Game Software Magazine said that while Yuri and Ryo are always arguing until they decided to join The King of Fighters tournaments together. The character's debut in Art of Fighting 2 was also regarded as a major surprise thanks to how Takuma trained her between the after the first game. Nevertheless, she still comes across as a rebellious girl for wearing sneakers among other uncommon items for a karate user unlike her brother Ryo who is seen as a more traditional fighter.

When it comes to video game critics, Eurogamer regarded Yuri as one of the most charming characters created by SNK since Art of Fighting 2 and how KOF integrated her into its series. DieHardGameFan referred to her as "wonderful adorable obnoxious completely batshit ludicrous Yuri" due to how hilarious she is, making her his favorite SNK fighter as well as superior to the Dead or Alive characters he also enjoys. As a result, he enjoyed Yuri's debut in Art of Fighting 2 as a playable character due to her hilarious interactions. Gavin Jasper of Den of Geek also praised her departure from a damsel in distress to a full character as the games progressed. Den of Geek also noted that the Art of Fighting Team in general has been characterized as more comical characters in The King of Fighters than in Art of Fighting, though in The King of Fighters XI, they accidentally created their own rival, which further expands the humor. Hardcore Gaming 101 criticized her portrayal in the Art of Fighting OVA for being unrecognizable. In an Art of Fighting commercial, Yuri was portrayed by her own voice actress, Ayumi Hamasaki, whom Itmedia praised for keeping in-character during the entire video. Manga artist Nobuhiro Watsuki designed the character of Makimachi Misao for the Rurouni Kenshin manga series with similarities to Mai Shiranui and Yuri, comically saying he was "making his own grave" due to the similarities with the SNK characters. A KOF maid cafe was done in 2017 in Osaka, where not only were there drinks inspired by Yuri's character, but maids also appeared wearing Yuri's outfit.
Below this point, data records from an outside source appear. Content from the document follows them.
`config.mk`:
```
export PLATFORM = sky130hd
export DESIGN_NAME = smd_top
export DESIGN_NICKNAME = d
export VERILOG_FILES = /design/src/inc/smd_pkg.sv /design/src/logic/smd_edge_meas.sv /design/src/logic/smd_top.sv
export SDC_FILE = /design/constraint.sdc
export NUM_CORES = 1
export LEC_CHECK = 0
export ABC_AREA = 1
export BUFFER_PORTS_ARGS = -buffer_cell sky130_fd_sc_hd__clkbuf_2
export CAP_MARGIN = 10
export CELL_PAD_IN_SITES_DETAIL_PLACEMENT = 0
export CELL_PAD_IN_SITES_GLOBAL_PLACEMENT = 2
export CORE_MARGIN = 3
export CORE_UTILIZATION = 38
export DETAILED_ROUTE_END_ITERATION = 12
export HOLD_SLACK_MARGIN = 0.06
export PLACE_DENSITY_LB_ADDON = 0.2
export SYNTH_ARGS = -nofsm -noshare
export SYNTH_HDL_FRONTEND = slang
export SYNTH_SLANG_ARGS = --single-unit
```
`constraint.sdc`:
```
create_clock -name mclk_in -period 2.6 [get_ports mclk_in]
set_input_delay 0.13 -clock mclk_in [delete_from_list [all_inputs] [get_ports mclk_in]]
set_output_delay 0.13 -clock mclk_in [all_outputs]
set_load 0.02 [all_outputs]
```
`src/inc/smd_pkg.sv`:
```
// Constants for the sync mode detector
package smd_pkg;
   localparam logic [7:0] SMD_ADDR_HFP = 8'h00_f6;
   localparam logic [7:0] SMD_ADDR_HFPW = 8'h00_f7;
   localparam logic [7:0] SMD_ADDR_CST = 8'h00_f8;
   localparam logic [7:0] SMD_ADDR_VFP = 8'h00_f9;
   localparam logic [7:0] SMD_ADDR_VFPW = 8'h00_fa;
   localparam logic [7:0] SMD_ADDR_PUL = 8'h00_fb;
   localparam logic [7:0] SMD_ADDR_HCNT = 8'h00_fc;
   localparam logic [7:0] SMD_ADDR_VCNT = 8'h00_fd;
   localparam logic [7:0] SMD_ADDR_LOWN = 8'h00_fe;
   localparam int SMD_BIT_EN = 7;
   localparam int SMD_BIT_CHG = 6;
   localparam int SMD_BIT_HALF = 5;
   localparam int SMD_BIT_HSEL = 4;
   localparam int SMD_BIT_HPRES = 3;
   localparam int SMD_BIT_VPRES = 2;
   localparam int SMD_BIT_HPOL = 1;
   localparam int SMD_BIT_VPOL = 0;
   localparam int SMD_BIT_VSEL = 7;
   localparam int SMD_BIT_WHITE = 0;
   localparam int SMD_BIT_HATCH = 1;
   localparam int SMD_BIT_FORCE = 2;
   localparam logic [7:0] SMD_CST_RST = 8'h00_80;
   localparam logic [7:0] SMD_RW_RST = 8'h00_00;
   localparam int SMD_CW = 12;
   localparam int SMD_HLINES = 4;
   localparam logic [SMD_CW-1:0] SMD_CMAX = 12'h0_fff;
   // Absence timeout in detect clock ticks
   localparam logic [15:0] SMD_ABSENT_TICKS = 16'hffff;
   // Free-run period scale: last divider count, one period unit is this plus one ticks
   localparam logic [3:0] SMD_FR_SCALE = 4'h0_f;
   localparam logic [3:0] SMD_HATCH_GRID = 4'h0_f;
endpackage

```
`src/logic/smd_edge_meas.sv`:
```
// One sync channel: polarity, presence and period count
`timescale 1ns/10ps
`default_nettype none
module smd_edge_meas (
   input wire logic mclk_in,
   input wire logic nrst_in,
   input wire logic tick_in,
   input wire logic enable_in,
   input wire logic sync_in,
   input wire logic [2:0] edges_in,
   output logic present_out,
   output logic neg_pol_out,
   output logic meas_out,
   output logic [smd_pkg::SMD_CW-1:0] count_out
);
   import smd_pkg::*;

   logic prev_r;
   logic [15:0] hi_r;
   logic [15:0] lo_r;
   logic [15:0] idle_r;
   logic [SMD_CW-1:0] run_r;
   logic [2:0] edg_r;
   logic lead_edge;

   // Active edge is the start of the shorter phase
   assign lead_edge = neg_pol_out ? (prev_r & ~sync_in) : (~prev_r & sync_in);

   ////////////////////////////////////////////////////////////////
   always_ff @(posedge mclk_in or negedge nrst_in) begin
      if (!nrst_in) begin
         prev_r <= 1'b0;
         hi_r <= '0;
         lo_r <= '0;
      end else if (tick_in && enable_in) begin
         prev_r <= sync_in;
         // Phase counts restart each active edge
         if (lead_edge) begin
            hi_r <= '0;
            lo_r <= '0;
         end else begin
            if (sync_in && hi_r != 16'hffff) hi_r <= hi_r + 16'h0001;
            if (!sync_in && lo_r != 16'hffff) lo_r <= lo_r + 16'h0001;
         end
      end
   end

   // Polarity from duty: longer high phase means negative sync
   always_ff @(posedge mclk_in or negedge nrst_in) begin
      if (!nrst_in) begin
         neg_pol_out <= 1'b0;
      end else if (tick_in && enable_in && lead_edge && present_out) begin
         neg_pol_out <= (hi_r > lo_r);
      end
   end

   always_ff @(posedge mclk_in or negedge nrst_in) begin
      if (!nrst_in) begin
         idle_r <= '0;
         present_out <= 1'b0;
      end else if (tick_in && enable_in) begin
         if (prev_r != sync_in) begin
            idle_r <= '0;
            present_out <= 1'b1;
         end else if (idle_r == SMD_ABSENT_TICKS) begin
            present_out <= 1'b0;
         end else begin
            idle_r <= idle_r + 16'h0001;
         end
      end
   end

   // Period count over edges_in active edges
   always_ff @(posedge mclk_in or negedge nrst_in) begin
      if (!nrst_in) begin
         run_r <= '0;
         edg_r <= '0;
         count_out <= '0;
         meas_out <= 1'b0;
      end else begin
         meas_out <= 1'b0;
         if (tick_in && enable_in) begin
            if (run_r != SMD_CMAX) run_r <= run_r + 12'h0_001;
            if (lead_edge) begin
               if (edg_r + 3'd1 >= edges_in) begin
                  count_out <= run_r;
                  meas_out <= 1'b1;
                  // Edge tick opens the next window
                  run_r <= 12'h001;
                  edg_r <= '0;
               end else begin
                  edg_r <= edg_r + 3'd1;
               end
            end
         end
      end
   end
endmodule
`default_nettype wire

```
`src/logic/smd_top.sv`:
```
// Sync mode detector with free-run sync and test patterns
`timescale 1ns/10ps
`default_nettype none
module smd_top (
   input wire logic mclk_in,
   input wire logic nrst_in,
   input wire logic idle_in,
   input wire logic hsync_pin_in,
   input wire logic vsync_pin_in,
   input wire logic csync_pin_in,
   input wire logic [7:0] sfr_addr_in,
   input wire logic [7:0] sfr_wdata_in,
   input wire logic sfr_wr_in,
   input wire logic sfr_rd_in,
   output logic [7:0] sfr_rdata_out,
   output logic hsync_out,
   output logic vsync_out,
   output logic freerun_out,
   output logic video_out
);
   import smd_pkg::*;

   typedef enum logic [3:0] {
      SMD_ON = 4'b0001,
      SMD_STBY = 4'b0010,
      SMD_SUSP = 4'b0100,
      SMD_OFF = 4'b1000
   } smd_pwr_t;

   logic [1:0] hs_sync_r;
   logic [1:0] vs_sync_r;
   logic [1:0] cs_sync_r;
   logic [7:0] cst_r;
   logic [7:0] hfp_r;
   logic [7:0] hfpw_r;
   logic [7:0] vfp_r;
   logic [7:0] vfpw_r;
   logic [7:0] pul_r;
   logic half_r;
   logic tick;
   logic h_sel;
   logic v_sep_r;
   logic [7:0] csep_cnt_r;
   logic v_sel;
   logic h_pres;
   logic v_pres;
   logic h_neg;
   logic v_neg;
   logic h_meas;
   logic v_meas;
   logic [SMD_CW-1:0] h_cnt;
   logic [SMD_CW-1:0] v_cnt;
   logic [SMD_CW-1:0] h_last_r;
   logic [SMD_CW-1:0] v_last_r;
   logic [1:0] pol_last_r;
   logic chg_r;
   logic chg_set;
   logic det_en;
   smd_pwr_t pwr_r;
   logic [3:0] hdiv_r;
   logic [9:0] hcnt_fr_r;
   logic [9:0] vcnt_fr_r;
   logic [3:0] grid_r;
   logic fr_on;

   ////////////////////////////////////////////////////////////////
   function automatic logic [9:0] smd_period(input logic [7:0] hi, input logic [7:0] lo);
      smd_period = {hi, lo[6:5]};
   endfunction

   always_ff @(posedge mclk_in or negedge nrst_in) begin
      if (!nrst_in) begin
         hs_sync_r <= '0;
         vs_sync_r <= '0;
         cs_sync_r <= '0;
      end else begin
         hs_sync_r <= {hs_sync_r[0], hsync_pin_in};
         vs_sync_r <= {vs_sync_r[0], vsync_pin_in};
         cs_sync_r <= {cs_sync_r[0], csync_pin_in};
      end
   end

   // Detect clock enable: every cycle or every other
   always_ff @(posedge mclk_in or negedge nrst_in) begin
      if (!nrst_in) begin
         half_r <= 1'b0;
      end else begin
         half_r <= ~half_r;
      end
   end
   assign tick = cst_r[SMD_BIT_HALF] ? half_r : 1'b1;

   // Idle input deliberately not used to gate anything
   assign det_en = cst_r[SMD_BIT_EN];
   assign h_sel = cst_r[SMD_BIT_HSEL] ? cs_sync_r[1] : hs_sync_r[1];

   // Vertical separated from composite: long low phase
   always_ff @(posedge mclk_in or negedge nrst_in) begin
      if (!nrst_in) begin
         csep_cnt_r <= '0;
         v_sep_r <= 1'b0;
      end else if (tick) begin
         if (cs_sync_r[1]) begin
            csep_cnt_r <= '0;
            v_sep_r <= 1'b0;
         end else if (csep_cnt_r != 8'h00_ff) begin
            csep_cnt_r <= csep_cnt_r + 8'h00_01;
         end else begin
            v_sep_r <= 1'b1;
         end
      end
   end
   assign v_sel = hfpw_r[SMD_BIT_VSEL] ? v_sep_r : vs_sync_r[1];

   smd_edge_meas u_hmeas (
      .mclk_in(mclk_in),
      .nrst_in(nrst_in),
      .tick_in(tick),
      .enable_in(det_en),
      .sync_in(h_sel),
      .edges_in(3'(SMD_HLINES)),
      .present_out(h_pres),
      .neg_pol_out(h_neg),
      .meas_out(h_meas),
      .count_out(h_cnt)
   );

   smd_edge_meas u_vmeas (
      .mclk_in(mclk_in),
      .nrst_in(nrst_in),
      .tick_in(tick),
      .enable_in(det_en),
      .sync_in(v_sel),
      .edges_in(3'd1),
      .present_out(v_pres),
      .neg_pol_out(v_neg),
      .meas_out(v_meas),
      .count_out(v_cnt)
   );

   ////////////////////////////////////////////////////////////////
   assign chg_set = (h_meas && h_cnt != h_last_r) || (v_meas && v_cnt != v_last_r)
      || ({h_neg, v_neg} != pol_last_r);

   always_ff @(posedge mclk_in or negedge nrst_in) begin
      if (!nrst_in) begin
         h_last_r <= '0;
         v_last_r <= '0;
         pol_last_r <= '0;
      end else begin
         if (h_meas) h_last_r <= h_cnt;
         if (v_meas) v_last_r <= v_cnt;
         pol_last_r <= {h_neg, v_neg};
      end
   end

   // Flag falls after a clean unchanged vertical measurement
   always_ff @(posedge mclk_in or negedge nrst_in) begin
      if (!nrst_in) begin
         chg_r <= 1'b0;
      end else if (chg_set) begin
         chg_r <= 1'b1;
      end else if (v_meas || (sfr_wr_in && sfr_addr_in == SMD_ADDR_CST
                              && !sfr_wdata_in[SMD_BIT_CHG])) begin
         chg_r <= 1'b0;
      end
   end

   ////////////////////////////////////////////////////////////////
   always_ff @(posedge mclk_in or negedge nrst_in) begin
      if (!nrst_in) begin
         cst_r <= SMD_CST_RST;
         hfp_r <= SMD_RW_RST;
         hfpw_r <= SMD_RW_RST;
         vfp_r <= SMD_RW_RST;
         vfpw_r <= SMD_RW_RST;
         pul_r <= SMD_RW_RST;
      end else if (sfr_wr_in) begin
         unique case (sfr_addr_in)
            SMD_ADDR_CST: cst_r <= {sfr_wdata_in[7], 1'b0, sfr_wdata_in[5:4], 4'h0};
            SMD_ADDR_HFP: hfp_r <= sfr_wdata_in;
            SMD_ADDR_HFPW: hfpw_r <= sfr_wdata_in;
            SMD_ADDR_VFP: vfp_r <= sfr_wdata_in;
            SMD_ADDR_VFPW: vfpw_r <= {2'b00, sfr_wdata_in[5:0]};
            SMD_ADDR_PUL: pul_r <= sfr_wdata_in;
            default: ;
         endcase
      end
   end

   always_ff @(posedge mclk_in or negedge nrst_in) begin
      if (!nrst_in) begin
         sfr_rdata_out <= '0;
      end else if (sfr_rd_in) begin
         unique case (sfr_addr_in)
            SMD_ADDR_CST: sfr_rdata_out <= {cst_r[7], chg_r, cst_r[5:4],
                                             h_pres, v_pres, h_neg, v_neg};
            SMD_ADDR_HFP: sfr_rdata_out <= hfp_r;
            SMD_ADDR_HFPW: sfr_rdata_out <= hfpw_r;
            SMD_ADDR_VFP: sfr_rdata_out <= vfp_r;
            SMD_ADDR_VFPW: sfr_rdata_out <= vfpw_r;
            SMD_ADDR_PUL: sfr_rdata_out <= pul_r;
            SMD_ADDR_HCNT: sfr_rdata_out <= h_last_r[11:4];
            SMD_ADDR_VCNT: sfr_rdata_out <= v_last_r[11:4];
            SMD_ADDR_LOWN: sfr_rdata_out <= {v_last_r[3:0], h_last_r[3:0]};
            default: sfr_rdata_out <= 8'h00_00;
         endcase
      end
   end

   ////////////////////////////////////////////////////////////////
   // Power state from sync presence
   always_ff @(posedge mclk_in or negedge nrst_in) begin
      if (!nrst_in) begin
         pwr_r <= SMD_ON;
      end else begin
         unique case ({h_pres, v_pres})
            2'b11: pwr_r <= SMD_ON;
            2'b01: pwr_r <= SMD_STBY;
            2'b10: pwr_r <= SMD_SUSP;
            2'b00: pwr_r <= SMD_OFF;
         endcase
      end
   end
   assign fr_on = (pwr_r != SMD_ON) || pul_r[SMD_BIT_FORCE];

   // Free-running sync generators
   always_ff @(posedge mclk_in or negedge nrst_in) begin
      if (!nrst_in) begin
         hdiv_r <= '0;
         hcnt_fr_r <= '0;
         vcnt_fr_r <= '0;
         grid_r <= '0;
      end else if (tick) begin
         hdiv_r <= (hdiv_r == SMD_FR_SCALE) ? 4'h0_0 : hdiv_r + 4'h0_1;
         if (hdiv_r == SMD_FR_SCALE) begin
            if (hcnt_fr_r + 10'h001 >= smd_period(hfp_r, hfpw_r)) begin
               hcnt_fr_r <= '0;
               vcnt_fr_r <= (vcnt_fr_r + 10'h001 >= smd_period(vfp_r, vfpw_r << 1)) ? 10'h000
                            : vcnt_fr_r + 10'h001;
            end else begin
               hcnt_fr_r <= hcnt_fr_r + 10'h001;
            end
            grid_r <= grid_r + 4'h0_1;
         end
      end
   end

   always_ff @(posedge mclk_in or negedge nrst_in) begin
      if (!nrst_in) begin
         hsync_out <= 1'b0;
         vsync_out <= 1'b0;
         freerun_out <= 1'b0;
         video_out <= 1'b0;
      end else begin
         freerun_out <= fr_on;
         hsync_out <= fr_on ? (hcnt_fr_r < {5'h00, hfpw_r[4:0]}) : h_sel;
         vsync_out <= fr_on ? (vcnt_fr_r < {6'h00, vfpw_r[3:0]}) : v_sel;
         video_out <= fr_on && (pul_r[SMD_BIT_WHITE] ||
                      (pul_r[SMD_BIT_HATCH] && (hcnt_fr_r[3:0] == 4'h0_0 ||
                       vcnt_fr_r[3:0] == 4'h0_0)));
      end
   end

   ////////////////////////////////////////////////////////////////
   property p_en_reset;
      @(posedge mclk_in) $rose(nrst_in) |-> cst_r[SMD_BIT_EN];
   endproperty
   a_en_reset: assert property (p_en_reset) else $error("enable not set after reset");

   property p_chg_set;
      @(posedge mclk_in) disable iff (!nrst_in) chg_set |=> chg_r;
   endproperty
   a_chg_set: assert property (p_chg_set) else $error("change flag not raised");

   property p_chg_fall;
      @(posedge mclk_in) disable iff (!nrst_in) $fell(chg_r) |-> !$past(chg_set);
   endproperty
   a_chg_fall: assert property (p_chg_fall) else $error("flag fell during change");

   property p_tick_half;
      @(posedge mclk_in) disable iff (!nrst_in)
         cst_r[SMD_BIT_HALF] && $past(cst_r[SMD_BIT_HALF]) && $past(tick) |-> !tick;
   endproperty
   a_tick_half: assert property (p_tick_half) else $error("half clock ticks twice");

   property p_hsel;
      @(posedge mclk_in) disable iff (!nrst_in)
         cst_r[SMD_BIT_HSEL] |-> h_sel == cs_sync_r[1];
   endproperty
   a_hsel: assert property (p_hsel) else $error("composite not routed");

   property p_lown;
      @(posedge mclk_in) disable iff (!nrst_in)
         sfr_rd_in && sfr_addr_in == SMD_ADDR_LOWN |=> sfr_rdata_out[3:0] == $past(h_last_r[3:0]);
   endproperty
   a_lown: assert property (p_lown) else $error("low nibble wrong");

   property p_pwr;
      @(posedge mclk_in) disable iff (!nrst_in) !h_pres && !v_pres |=> ##1 freerun_out;
   endproperty
   a_pwr: assert property (p_pwr) else $error("no free run when off");

   property p_white;
      @(posedge mclk_in) disable iff (!nrst_in) fr_on && pul_r[SMD_BIT_WHITE] |=> video_out;
   endproperty
   a_white: assert property (p_white) else $error("white pattern missing");
endmodule
`default_nettype wire

```
==> run_results.csv <==
group,metric,value,unit
routing,wire_length_per_cell_after_detailed_routing,14.9,um
placed_design,gp_congestion,0.816,
setup_path,critical_path.max_fanout,28,
sta,setup-violations-final,0,
routing,detail_route.first_pass.iterations,5,
placed_design,dpl_cell_area,0.0179,mm^2
setup_path,regToRegStartpoint,"cst_r[4]",
clock_network,cts-htree-levels,2,
sta,finClkSkew,21.7,ps
floorplan,initial_core_util,38.9,%
sta,fmax,0.430,GHz
sta,timing_max_transition_violations_final,0,
setup_path,crit_path_top_delay_cell,"o21ai_4",
synth,syn-mean-instance-area,7.35,um^2
synth,synth_cell_type_count,46,
setup_path,setup.worst_path.end_class,"register",
clock_network,cts.root.buffer_cell,"clkbuf_16",
power_and_ir_drop,cellLeakagePower,9.33,nW
synth,synth-adder-area-share,5.91,%
setup_path,crit_required,3030,ps
sta,post-route-period-util,89.5,%
clock_network,clock-sinks,282,
final_layout,final_net_count,2476,
synth,synth_largest_area_cell,"dfrtp_1",
flow_run,max-cap-violations,0,
worst_hold_path,hold_class,"in -> async",
routing,detail-route-antenna-nets,0,
floorplan,design.core.area,0.0436,mm^2
sta,hold-worst-slack,136,ps
synth,synthTopCellsByArea,"dfrtp_1, nand2_1, ha_1, nand3_1, inv_1",
global_routing,grt_antenna_before_repair,0,
final_layout,final_cell_area,0.0193,mm^2
global_routing,number_of_global_route_vias_before_repair,14200,
synth,synthesis.area,0.0169,mm^2
sta,worst-slew-pin-transition,817,ps
synth,postSynth.asyncResetShare,100,%
run_status,run_status,"complete, no violations",
synth,synth.mux.area_fraction,0.465,%
floorplan,row_count,76,
routing,routed_wirelength,44400,um
sta,finalWorstPathRequiredPeriod,2330,ps
synth,yosys.cell_count.top_type,"nand2_1",
sta,timing.setup.tns,0,ps
synth,yosysWarningCount,0,
synth,synthCells,2304,
final_layout,final_util,44.4,%
global_routing,grt_overflow_total,0,
floorplan,die_w,217,um
final_layout,layout.filler_cells,4534,
global_routing,groute.usage.overall,19.3,%
global_routing,grt_max_degree,58,
final_layout,antenna-diode-count,0,
placed_design,place.port_buffers,34,
final_layout,fin_cells,2985,
clock_network,clockBufferDepth,3,
synth,synth_compound_area_share,9.31,%
synth,mappedNetlistNets,2408,
power_and_ir_drop,powerDensity,640,mW/mm^2
synth,synth_top_family_by_area,"simple AND/OR/NAND/NOR gates",
synth,synth.cells.most_frequent,"nand2_1, dfrtp_1, inv_1, nor2_1, nand3_1",
final_layout,syn_to_final_growth,14.1,%
setup_path,worst_path_largest_cell_delay,680,ps
floorplan,floorplan.die_area,0.0471,mm^2
placed_design,numPlacedInstances,2904,
synth,postSynthRegisterBits,282,
sta,post-route-worst-setup-slack,274,ps
synth,synth.top_cell.area_share,41.4,%
sta,setup_repair_after_global_routing_missed_its_margin,"true",
routing,routed.top_layer,"met4",
placed_design,hpwl,32200,um
sta,rel_slew_slack,45.3,%
synth,synth-edff-count,0,
clock_network,clkLatencyLatePin,550,ps
routing,route.layer.met1.wl,21100,um
clock_network,cts_buf_count,37,
routing,met2_length,20800,um
global_routing,grt_first_pass_wirelength,74500,um
floorplan,ios,36,
clock_network,clkTransAtPathRegs,60,ps
setup_path,critical_path.cell_chain,"o21ai_2 -> ha_1 -> inv_1 -> o21ai_4 -> inv_1 -> nand2_1 -> nand2_1",
power_and_ir_drop,worst_ir_drop_vdd,0.460,mV
routing,drtIter0Drc,934,
routing,post-route-drc-count,0,
synth,synth_seq_area_share,41.7,%
routing,vias_per_cell,4.87,
sta,timing.final.hold_violations,0,
synth,yosys.area_share.simple,31.2,%
routing,via_count,14500,
setup_path,worst-setup-path-type,"reg -> reg",
setup_path,timing.critical_path.from_type,"register",
synth,synthXorXnorAreaFrac,4.23,%
clock_network,tritoncts_clock_tree,"built",
final_layout,post_route_cells_drive_above_1_share,8.67,%
setup_path,startpoint,"cst_r[4]",
clock_network,cts.repair_timing.setup_buffer_count,0,
setup_path,worstPathArrival,2760,ps
power_and_ir_drop,power.total,12.4,mW
routing,met3_layer_wire_length_in_the_routed_design,1430,um
floorplan,height_of_the_chip,217,um
synth,ys.flop_type,"dfrtp_1",
placed_design,dp_slack,-73.1,ps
The character has also been linked to Street Fighter characters as a result of similar fighting techniques. In retrospect, Tiago Oviedo Frosi wrote that Gichin Funakoshi's "Shotokan" is the most practiced style of karate in the world; this was the style chosen to characterize most of the Street Fighter characters. The Kyokugenryu the cast uses in Art of Fighting instead comes across as a fantasy version of the "knockout" Kyokushinkaikan created by Mas Oyama, who serves as an influence for both Ryu's and Takuma's characters. However, most of Yuri's variations of the Kyokugen style are deemed comic gags, which she copies. GamingBolt also regarded her as one of the most popular characters in early KOF, especially when she mimics moves from Street Fighter characters. She was compared with the Street Fighter character Sakura Kasugano by writer Tiago O. Frosi from Federal University of Rio Grande do Sul for having similar archetypes as well as an imitated fighting style from veteran fighters.